| WHAT YOU WILL DO |
Print every record word for word.

| DATA FOR REVIEW |
==========

==> config.mk <==
export PLATFORM = sky130hd
export DESIGN_NAME = charlieplexed_segment_display_scan
export DESIGN_NICKNAME = d
export VERILOG_FILES = /design/src/csds_pkg.sv /design/src/csds_render.sv /design/src/charlieplexed_segment_display_scan.sv
export SDC_FILE = /design/constraint.sdc
export NUM_CORES = 1
export LEC_CHECK = 0
export BUFFER_PORTS_ARGS = -buffer_cell sky130_fd_sc_hd__buf_2
export CAP_MARGIN = 30
export CELL_PAD_IN_SITES_DETAIL_PLACEMENT = 0
export CELL_PAD_IN_SITES_GLOBAL_PLACEMENT = 1
export CORE_MARGIN = 2
export CORE_UTILIZATION = 41
export DETAILED_ROUTE_END_ITERATION = 8
export GPL_ROUTABILITY_DRIVEN = 0
export GPL_TIMING_DRIVEN = 0
export PLACE_DENSITY_LB_ADDON = 0.1
export SYNTH_ARGS = -nofsm -noshare
export SYNTH_HDL_FRONTEND = slang
export SYNTH_SLANG_ARGS = --single-unit
==> constraint.sdc <==
create_clock -name clk -period 4.05 [get_ports clk]
set_clock_uncertainty 0.05 [all_clocks]
set_input_delay 0.6075 -clock clk [delete_from_list [all_inputs] [get_ports clk]]
set_output_delay 0.6075 -clock clk [all_outputs]
set_load 0.03 [all_outputs]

==========

| COMPLETED EXERCISE |
==> config.mk <==
export PLATFORM = sky130hd
export DESIGN_NAME = charlieplexed_segment_display_scan
export DESIGN_NICKNAME = d
export VERILOG_FILES = /design/src/csds_pkg.sv /design/src/csds_render.sv /design/src/charlieplexed_segment_display_scan.sv
export SDC_FILE = /design/constraint.sdc
export NUM_CORES = 1
export LEC_CHECK = 0
export BUFFER_PORTS_ARGS = -buffer_cell sky130_fd_sc_hd__buf_2
export CAP_MARGIN = 30
export CELL_PAD_IN_SITES_DETAIL_PLACEMENT = 0
export CELL_PAD_IN_SITES_GLOBAL_PLACEMENT = 1
export CORE_MARGIN = 2
export CORE_UTILIZATION = 41
export DETAILED_ROUTE_END_ITERATION = 8
export GPL_ROUTABILITY_DRIVEN = 0
export GPL_TIMING_DRIVEN = 0
export PLACE_DENSITY_LB_ADDON = 0.1
export SYNTH_ARGS = -nofsm -noshare
export SYNTH_HDL_FRONTEND = slang
export SYNTH_SLANG_ARGS = --single-unit
==> constraint.sdc <==
create_clock -name clk -period 4.05 [get_ports clk]
set_clock_uncertainty 0.05 [all_clocks]
set_input_delay 0.6075 -clock clk [delete_from_list [all_inputs] [get_ports clk]]
set_output_delay 0.6075 -clock clk [all_outputs]
set_load 0.03 [all_outputs]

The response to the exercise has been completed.